Records from a collection:
════════════════════

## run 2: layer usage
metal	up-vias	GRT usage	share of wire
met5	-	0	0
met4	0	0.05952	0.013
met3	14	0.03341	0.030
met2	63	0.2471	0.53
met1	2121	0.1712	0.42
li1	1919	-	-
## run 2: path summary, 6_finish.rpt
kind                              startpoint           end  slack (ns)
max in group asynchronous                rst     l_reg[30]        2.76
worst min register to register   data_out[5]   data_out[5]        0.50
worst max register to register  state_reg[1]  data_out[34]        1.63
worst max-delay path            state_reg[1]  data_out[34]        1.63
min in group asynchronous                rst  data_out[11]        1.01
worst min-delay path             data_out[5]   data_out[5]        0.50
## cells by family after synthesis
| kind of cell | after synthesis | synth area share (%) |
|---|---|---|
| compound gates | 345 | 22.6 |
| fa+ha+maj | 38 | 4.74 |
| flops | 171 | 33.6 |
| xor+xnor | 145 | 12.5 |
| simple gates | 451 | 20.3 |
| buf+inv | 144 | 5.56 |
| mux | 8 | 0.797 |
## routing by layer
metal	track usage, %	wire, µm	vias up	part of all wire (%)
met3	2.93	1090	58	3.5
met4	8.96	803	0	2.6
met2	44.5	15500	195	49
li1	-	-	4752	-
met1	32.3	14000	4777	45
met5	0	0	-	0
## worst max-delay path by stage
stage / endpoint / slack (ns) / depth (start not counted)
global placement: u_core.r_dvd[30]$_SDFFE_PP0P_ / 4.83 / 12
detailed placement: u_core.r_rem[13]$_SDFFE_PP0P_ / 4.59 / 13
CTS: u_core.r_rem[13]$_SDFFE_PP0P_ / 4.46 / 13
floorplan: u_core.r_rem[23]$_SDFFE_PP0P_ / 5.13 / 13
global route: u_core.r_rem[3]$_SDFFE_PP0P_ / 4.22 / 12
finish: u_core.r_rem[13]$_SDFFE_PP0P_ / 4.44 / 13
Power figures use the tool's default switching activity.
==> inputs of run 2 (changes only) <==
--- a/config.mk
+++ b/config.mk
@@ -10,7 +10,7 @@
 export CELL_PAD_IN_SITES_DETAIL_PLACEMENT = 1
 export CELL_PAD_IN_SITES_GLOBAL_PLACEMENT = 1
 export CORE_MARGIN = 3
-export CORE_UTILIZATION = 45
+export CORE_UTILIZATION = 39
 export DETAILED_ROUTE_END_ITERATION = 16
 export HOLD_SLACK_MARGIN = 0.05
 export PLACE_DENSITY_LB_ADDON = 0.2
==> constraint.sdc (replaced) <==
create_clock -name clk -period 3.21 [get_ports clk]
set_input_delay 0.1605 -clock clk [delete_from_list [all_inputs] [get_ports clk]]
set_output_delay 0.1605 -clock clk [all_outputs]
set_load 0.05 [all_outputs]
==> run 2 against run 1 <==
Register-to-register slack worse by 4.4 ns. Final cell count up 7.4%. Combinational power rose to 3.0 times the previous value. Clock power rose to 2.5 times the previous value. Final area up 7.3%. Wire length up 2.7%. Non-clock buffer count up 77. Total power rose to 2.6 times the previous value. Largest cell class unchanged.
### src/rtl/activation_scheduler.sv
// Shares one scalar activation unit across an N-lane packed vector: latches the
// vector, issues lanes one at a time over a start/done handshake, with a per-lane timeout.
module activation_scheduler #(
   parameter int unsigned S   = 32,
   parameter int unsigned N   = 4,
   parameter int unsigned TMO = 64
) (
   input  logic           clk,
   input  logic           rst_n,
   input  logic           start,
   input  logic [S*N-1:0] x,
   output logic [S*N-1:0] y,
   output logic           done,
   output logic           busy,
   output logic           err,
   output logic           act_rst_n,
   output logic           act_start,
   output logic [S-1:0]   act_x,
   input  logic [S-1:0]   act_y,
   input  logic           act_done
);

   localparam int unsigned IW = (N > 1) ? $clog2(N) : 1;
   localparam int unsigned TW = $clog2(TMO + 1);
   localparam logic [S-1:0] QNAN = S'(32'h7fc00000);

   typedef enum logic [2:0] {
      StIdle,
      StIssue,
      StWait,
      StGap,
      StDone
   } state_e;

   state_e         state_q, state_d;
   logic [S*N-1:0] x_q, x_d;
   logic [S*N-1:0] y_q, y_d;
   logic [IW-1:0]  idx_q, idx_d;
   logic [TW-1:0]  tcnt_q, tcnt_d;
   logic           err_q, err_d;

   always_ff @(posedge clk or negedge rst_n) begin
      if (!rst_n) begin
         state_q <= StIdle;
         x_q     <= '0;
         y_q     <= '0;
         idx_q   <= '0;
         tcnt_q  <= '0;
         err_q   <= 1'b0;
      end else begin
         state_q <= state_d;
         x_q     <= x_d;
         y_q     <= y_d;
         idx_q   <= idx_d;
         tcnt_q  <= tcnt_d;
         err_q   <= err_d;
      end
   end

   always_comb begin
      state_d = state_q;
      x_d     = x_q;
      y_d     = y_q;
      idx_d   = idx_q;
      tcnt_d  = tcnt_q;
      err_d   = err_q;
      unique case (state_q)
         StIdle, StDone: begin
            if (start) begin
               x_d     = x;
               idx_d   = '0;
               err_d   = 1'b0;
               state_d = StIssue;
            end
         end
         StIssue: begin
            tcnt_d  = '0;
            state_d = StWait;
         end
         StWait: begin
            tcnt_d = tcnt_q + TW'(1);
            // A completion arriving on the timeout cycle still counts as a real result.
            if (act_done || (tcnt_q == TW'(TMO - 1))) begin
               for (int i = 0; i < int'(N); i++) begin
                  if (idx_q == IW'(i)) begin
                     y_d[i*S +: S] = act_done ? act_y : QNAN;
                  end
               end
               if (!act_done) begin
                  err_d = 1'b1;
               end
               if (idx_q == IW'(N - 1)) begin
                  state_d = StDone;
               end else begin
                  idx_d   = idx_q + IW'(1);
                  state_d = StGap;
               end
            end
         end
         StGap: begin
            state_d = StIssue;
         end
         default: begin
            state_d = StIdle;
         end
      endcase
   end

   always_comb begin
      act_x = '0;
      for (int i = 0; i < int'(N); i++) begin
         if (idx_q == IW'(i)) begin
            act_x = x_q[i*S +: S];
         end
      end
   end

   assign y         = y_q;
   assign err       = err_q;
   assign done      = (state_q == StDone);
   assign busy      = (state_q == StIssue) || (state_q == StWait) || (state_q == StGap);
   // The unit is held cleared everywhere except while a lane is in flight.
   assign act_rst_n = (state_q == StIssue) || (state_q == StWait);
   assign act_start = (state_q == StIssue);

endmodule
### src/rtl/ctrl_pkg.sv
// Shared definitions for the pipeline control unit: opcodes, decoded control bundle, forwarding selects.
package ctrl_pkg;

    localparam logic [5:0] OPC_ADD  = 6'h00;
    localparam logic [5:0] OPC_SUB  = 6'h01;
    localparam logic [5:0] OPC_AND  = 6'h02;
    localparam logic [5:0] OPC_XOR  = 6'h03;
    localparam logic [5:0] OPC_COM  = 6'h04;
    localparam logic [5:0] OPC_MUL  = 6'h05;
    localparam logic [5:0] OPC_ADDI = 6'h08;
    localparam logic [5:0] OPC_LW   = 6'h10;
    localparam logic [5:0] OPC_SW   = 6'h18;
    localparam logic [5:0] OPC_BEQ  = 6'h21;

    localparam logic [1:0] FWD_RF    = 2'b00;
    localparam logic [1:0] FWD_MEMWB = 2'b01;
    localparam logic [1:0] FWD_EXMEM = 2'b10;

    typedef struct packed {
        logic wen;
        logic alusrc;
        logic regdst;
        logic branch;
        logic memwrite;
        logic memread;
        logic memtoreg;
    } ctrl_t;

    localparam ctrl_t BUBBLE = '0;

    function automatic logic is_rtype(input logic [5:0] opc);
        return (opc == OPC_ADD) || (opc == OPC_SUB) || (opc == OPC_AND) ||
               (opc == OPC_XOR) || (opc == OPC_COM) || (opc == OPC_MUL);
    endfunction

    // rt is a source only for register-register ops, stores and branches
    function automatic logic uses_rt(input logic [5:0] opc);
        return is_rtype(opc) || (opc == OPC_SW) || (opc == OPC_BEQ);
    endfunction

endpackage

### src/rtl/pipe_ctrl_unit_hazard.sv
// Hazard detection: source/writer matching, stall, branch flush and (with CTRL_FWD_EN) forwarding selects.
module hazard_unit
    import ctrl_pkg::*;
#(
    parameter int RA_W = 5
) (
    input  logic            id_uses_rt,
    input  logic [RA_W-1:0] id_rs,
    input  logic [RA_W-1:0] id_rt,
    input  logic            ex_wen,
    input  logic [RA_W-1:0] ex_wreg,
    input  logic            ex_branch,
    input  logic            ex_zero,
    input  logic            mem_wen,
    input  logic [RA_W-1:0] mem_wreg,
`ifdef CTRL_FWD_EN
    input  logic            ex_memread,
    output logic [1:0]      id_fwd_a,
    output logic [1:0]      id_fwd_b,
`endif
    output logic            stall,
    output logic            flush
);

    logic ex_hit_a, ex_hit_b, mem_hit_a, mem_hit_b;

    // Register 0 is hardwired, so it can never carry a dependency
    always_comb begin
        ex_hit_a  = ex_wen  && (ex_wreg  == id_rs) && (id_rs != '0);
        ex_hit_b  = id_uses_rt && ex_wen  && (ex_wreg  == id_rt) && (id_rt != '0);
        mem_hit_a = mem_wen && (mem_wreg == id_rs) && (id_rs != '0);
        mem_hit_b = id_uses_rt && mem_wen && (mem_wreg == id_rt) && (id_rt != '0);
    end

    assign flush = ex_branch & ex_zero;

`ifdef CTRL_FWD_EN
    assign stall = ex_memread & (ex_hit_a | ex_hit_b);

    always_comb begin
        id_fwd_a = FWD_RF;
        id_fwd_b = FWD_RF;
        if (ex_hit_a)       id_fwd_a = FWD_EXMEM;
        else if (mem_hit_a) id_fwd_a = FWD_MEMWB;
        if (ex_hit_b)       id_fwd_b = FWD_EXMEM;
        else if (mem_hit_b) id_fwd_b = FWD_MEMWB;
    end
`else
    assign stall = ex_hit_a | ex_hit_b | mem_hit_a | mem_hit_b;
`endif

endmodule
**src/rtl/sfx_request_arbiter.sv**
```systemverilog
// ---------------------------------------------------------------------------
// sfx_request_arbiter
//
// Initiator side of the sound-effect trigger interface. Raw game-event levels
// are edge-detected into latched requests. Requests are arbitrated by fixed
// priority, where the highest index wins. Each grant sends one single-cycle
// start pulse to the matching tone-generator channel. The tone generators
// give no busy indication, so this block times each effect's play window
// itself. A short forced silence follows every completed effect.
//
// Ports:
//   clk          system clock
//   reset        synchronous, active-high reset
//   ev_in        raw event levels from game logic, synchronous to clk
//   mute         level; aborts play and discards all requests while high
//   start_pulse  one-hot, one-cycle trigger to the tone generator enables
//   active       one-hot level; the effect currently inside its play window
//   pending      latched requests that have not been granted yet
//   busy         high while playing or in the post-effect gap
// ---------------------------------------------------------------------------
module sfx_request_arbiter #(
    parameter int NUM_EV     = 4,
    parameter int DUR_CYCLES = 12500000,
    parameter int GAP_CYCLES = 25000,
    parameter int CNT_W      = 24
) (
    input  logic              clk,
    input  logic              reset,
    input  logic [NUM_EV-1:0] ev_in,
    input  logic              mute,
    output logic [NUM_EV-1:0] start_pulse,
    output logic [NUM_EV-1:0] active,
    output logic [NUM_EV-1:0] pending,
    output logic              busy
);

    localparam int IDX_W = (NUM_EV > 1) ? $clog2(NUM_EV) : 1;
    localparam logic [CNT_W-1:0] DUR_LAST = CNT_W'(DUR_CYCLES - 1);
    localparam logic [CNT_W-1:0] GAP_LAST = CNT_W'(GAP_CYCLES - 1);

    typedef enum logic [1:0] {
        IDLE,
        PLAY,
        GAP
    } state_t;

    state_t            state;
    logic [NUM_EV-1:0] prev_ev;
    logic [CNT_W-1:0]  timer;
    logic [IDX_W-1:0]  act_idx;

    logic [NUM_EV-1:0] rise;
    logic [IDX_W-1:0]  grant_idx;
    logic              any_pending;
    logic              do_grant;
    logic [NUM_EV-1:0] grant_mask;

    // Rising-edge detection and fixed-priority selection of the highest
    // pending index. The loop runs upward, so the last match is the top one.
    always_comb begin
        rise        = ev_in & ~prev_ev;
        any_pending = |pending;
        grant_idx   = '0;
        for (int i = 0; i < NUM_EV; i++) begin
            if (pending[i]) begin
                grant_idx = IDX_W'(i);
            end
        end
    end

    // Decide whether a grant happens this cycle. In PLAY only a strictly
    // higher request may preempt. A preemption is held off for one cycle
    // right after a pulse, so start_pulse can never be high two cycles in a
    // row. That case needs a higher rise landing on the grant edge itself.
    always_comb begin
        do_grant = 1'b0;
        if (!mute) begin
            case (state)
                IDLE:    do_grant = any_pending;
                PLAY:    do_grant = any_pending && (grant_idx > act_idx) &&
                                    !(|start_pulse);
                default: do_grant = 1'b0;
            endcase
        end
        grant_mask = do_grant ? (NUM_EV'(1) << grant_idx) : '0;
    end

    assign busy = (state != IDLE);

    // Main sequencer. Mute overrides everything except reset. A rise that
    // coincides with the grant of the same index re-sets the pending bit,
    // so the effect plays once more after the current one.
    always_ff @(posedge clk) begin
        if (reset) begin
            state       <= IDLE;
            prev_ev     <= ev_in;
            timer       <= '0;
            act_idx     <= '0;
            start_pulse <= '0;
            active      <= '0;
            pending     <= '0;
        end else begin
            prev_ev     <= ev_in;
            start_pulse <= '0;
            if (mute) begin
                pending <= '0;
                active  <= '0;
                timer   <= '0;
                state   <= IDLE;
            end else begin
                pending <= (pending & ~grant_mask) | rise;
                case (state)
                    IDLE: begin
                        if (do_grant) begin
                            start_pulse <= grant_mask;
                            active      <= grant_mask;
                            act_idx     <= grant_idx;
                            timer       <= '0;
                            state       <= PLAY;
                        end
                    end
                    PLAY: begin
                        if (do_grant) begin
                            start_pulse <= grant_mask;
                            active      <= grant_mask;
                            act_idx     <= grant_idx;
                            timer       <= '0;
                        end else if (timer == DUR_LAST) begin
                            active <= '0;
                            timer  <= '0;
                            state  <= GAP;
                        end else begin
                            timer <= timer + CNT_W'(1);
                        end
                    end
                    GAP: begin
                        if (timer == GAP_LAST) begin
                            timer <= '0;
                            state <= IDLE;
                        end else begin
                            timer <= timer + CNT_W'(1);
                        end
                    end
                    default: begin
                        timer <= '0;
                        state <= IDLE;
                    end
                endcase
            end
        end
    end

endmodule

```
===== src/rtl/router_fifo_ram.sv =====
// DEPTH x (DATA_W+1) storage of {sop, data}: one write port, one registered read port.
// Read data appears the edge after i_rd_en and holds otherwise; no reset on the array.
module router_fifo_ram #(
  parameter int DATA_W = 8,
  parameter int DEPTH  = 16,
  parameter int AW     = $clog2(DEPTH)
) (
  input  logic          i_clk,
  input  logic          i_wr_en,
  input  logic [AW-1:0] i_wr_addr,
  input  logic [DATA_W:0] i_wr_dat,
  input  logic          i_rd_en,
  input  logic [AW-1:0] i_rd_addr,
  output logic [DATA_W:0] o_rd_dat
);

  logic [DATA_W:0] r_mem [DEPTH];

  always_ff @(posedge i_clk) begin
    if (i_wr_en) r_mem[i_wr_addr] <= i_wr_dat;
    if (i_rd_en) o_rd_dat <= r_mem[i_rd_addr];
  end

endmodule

════════════════════

* _Problem to work on_: Reprint exactly the lines above that start at the one with "export PLACE_DENSITY_LB_ADDON = 0.2" and end at the one with "run 2 against", keeping both and adding none.

* _Answer space_:
 export PLACE_DENSITY_LB_ADDON = 0.2
==> constraint.sdc (replaced) <==
create_clock -name clk -period 3.21 [get_ports clk]
set_input_delay 0.1605 -clock clk [delete_from_list [all_inputs] [get_ports clk]]
set_output_delay 0.1605 -clock clk [all_outputs]
set_load 0.05 [all_outputs]
==> run 2 against run 1 <==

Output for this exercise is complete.